Concepts - UBOdin/mimir GitHub Wiki
Mimir Conceptual Overview
The goal of this document is to provide a more conceptual overview of Mimir than simple code documentation can accomplish. Topics covered include Mimir's internal algebraic query representation, Mimir's C-Tables-based data model for ambiguous, incomplete, and probabilistic data, and the two main constructs in Mimir: Models and Lenses.
You may find it convenient to follow along with the documentation for the class mimir.Database. This class serves as the central exchange for everything that happens in Mimir. Different components of Mimir are modularized and farmed out to different sub-packages, but Database
includes references to all of them and convenience methods for interacting with multiple components at once. Database also includes the two main methods for running queries in Mimir:
db.query(q)
: Compile, optimize, and run a query through the Mimir wrapper.
Below, when we refer to components defined in the database class, we'll mention how they are referenced. By convention, the Database
class appears throughout the Mimir codebase with the name db
, so for example, the view manager would typically be referenced as db.views
Table of Contents
Relational Algebra and Expressions
Internally, Mimir represents queries in an adapted form of Codd's Relational Algebra. This section overviews the Abstract Syntax Trees or ASTs used to to represent queries and primitive-valued expressions.
Database Programming
Mimir internal code needs to be able to interact with the database in a number of ways, from querying the backend, to managing internal Mimir state. This section outlines the tools that Mimir includes for doing so.
SchemaProviders
Tables accessible to Mimir are defined through an abstraction called SchemaProvider. This section discusses querying the SystemCatalog, and for defining new SchemaProviders.
Editing the Parser
It may occasionally be necessary to edit the parser to add new SQL commands. This section provides a high-level overview of the FastParse library and discusses common gotchas that arise during adding new commands to the parser.
Unified Statistics Tools
A number of components of Mimir share the need for obtaining certain kinds of statistics or summary structures of tables in the backend database. The functionality needed to assemble these can be found in the mimir.statistics
package.
- An (approximate) Functional Dependency graph for a de-normalized table.
- Detecting columns that are likely to represent sequential identifiers for data (i.e., that are likely to define an ordering over the table).
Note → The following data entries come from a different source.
### src/rtl/ppg_pkg.sv
// Shared types, constants and the sine table of the plasma pixel generator.
package ppg_pkg;

   // Field widths
   localparam int COORD_W  = 11;
   localparam int LIMIT_W  = 13;
   localparam int INDEX_W  = 7;
   localparam int COLOUR_W = 8;
   localparam int PHASE_W  = 8;

   // Default frame limits
   localparam int DEF_MAX_WIDTH  = 2048;
   localparam int DEF_MAX_HEIGHT = 2048;

   // Item action codes
   localparam logic [1:0] ACTION_BEGIN = 2'd0;
   localparam logic [1:0] ACTION_PIXEL = 2'd1;
   localparam logic [1:0] ACTION_END   = 2'd2;

   // Constant added to the four wave samples
   localparam logic [9:0] PLASMA_BIAS = 10'd50;

   // Per-frame phase steps, mod 256
   localparam logic [PHASE_W-1:0] ROW_A_STEP    = 8'd252;
   localparam logic [PHASE_W-1:0] ROW_B_STEP    = 8'd3;
   localparam logic [PHASE_W-1:0] COLUMN_A_STEP = 8'd254;
   localparam logic [PHASE_W-1:0] COLUMN_B_STEP = 8'd1;

   typedef logic [PHASE_W-1:0] wave_table_type [0:255];

   // round(32 sin(k pi / 129)) for k = 0..64
   localparam logic [5:0] QUARTER_WAVE [0:64] = '{
       6'd0,  6'd1,  6'd2,  6'd2,  6'd3,  6'd4,  6'd5,  6'd5,
       6'd6,  6'd7,  6'd8,  6'd8,  6'd9,  6'd10, 6'd11, 6'd11,
       6'd12, 6'd13, 6'd14, 6'd14, 6'd15, 6'd16, 6'd16, 6'd17,
       6'd18, 6'd18, 6'd19, 6'd20, 6'd20, 6'd21, 6'd21, 6'd22,
       6'd22, 6'd23, 6'd24, 6'd24, 6'd25, 6'd25, 6'd26, 6'd26,
       6'd26, 6'd27, 6'd27, 6'd28, 6'd28, 6'd28, 6'd29, 6'd29,
       6'd29, 6'd30, 6'd30, 6'd30, 6'd31, 6'd31, 6'd31, 6'd31,
       6'd31, 6'd31, 6'd32, 6'd32, 6'd32, 6'd32, 6'd32, 6'd32,
       6'd32
   };

   // Build the 256-entry wave table at elaboration: 30 + 32 sin, wrapped to 8 bits
   function automatic wave_table_type build_wave_table();
      wave_table_type t;
      int k;
      int m;
      int val;
      for (int i = 0; i < 256; i++) begin
         k = (i <= 129) ? i : i - 129;
         m = (k <= 129 - k) ? k : 129 - k;
         val = int'(QUARTER_WAVE[m]);
         if (i <= 129) begin
            t[i] = PHASE_W'(30 + val);
         end else begin
            t[i] = PHASE_W'(30 - val);
         end
      end
      return t;
   endfunction

   localparam wave_table_type WAVE_TABLE = build_wave_table();

endpackage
C-Tables and Incomplete Databases
To capture ambiguity and uncertainty in data, Mimir uses an encoding strategy called Virtual C-Tables. This section begins by introducing principles of incomplete databases, starting with the high-level conceptual Possible Worlds Semantics, before introducing successively more refined and practical representations (V-Tables, C-Tables, and Virtual C-Tables).
Wrapping ML Tools
This section brings everything together, introducing the two key components of Mimir: (1) Models, wrappers around existing ML tools, frameworks, and techniques, and (2) Lenses, structural wrappers that allow Models to dictate how data should be transformed.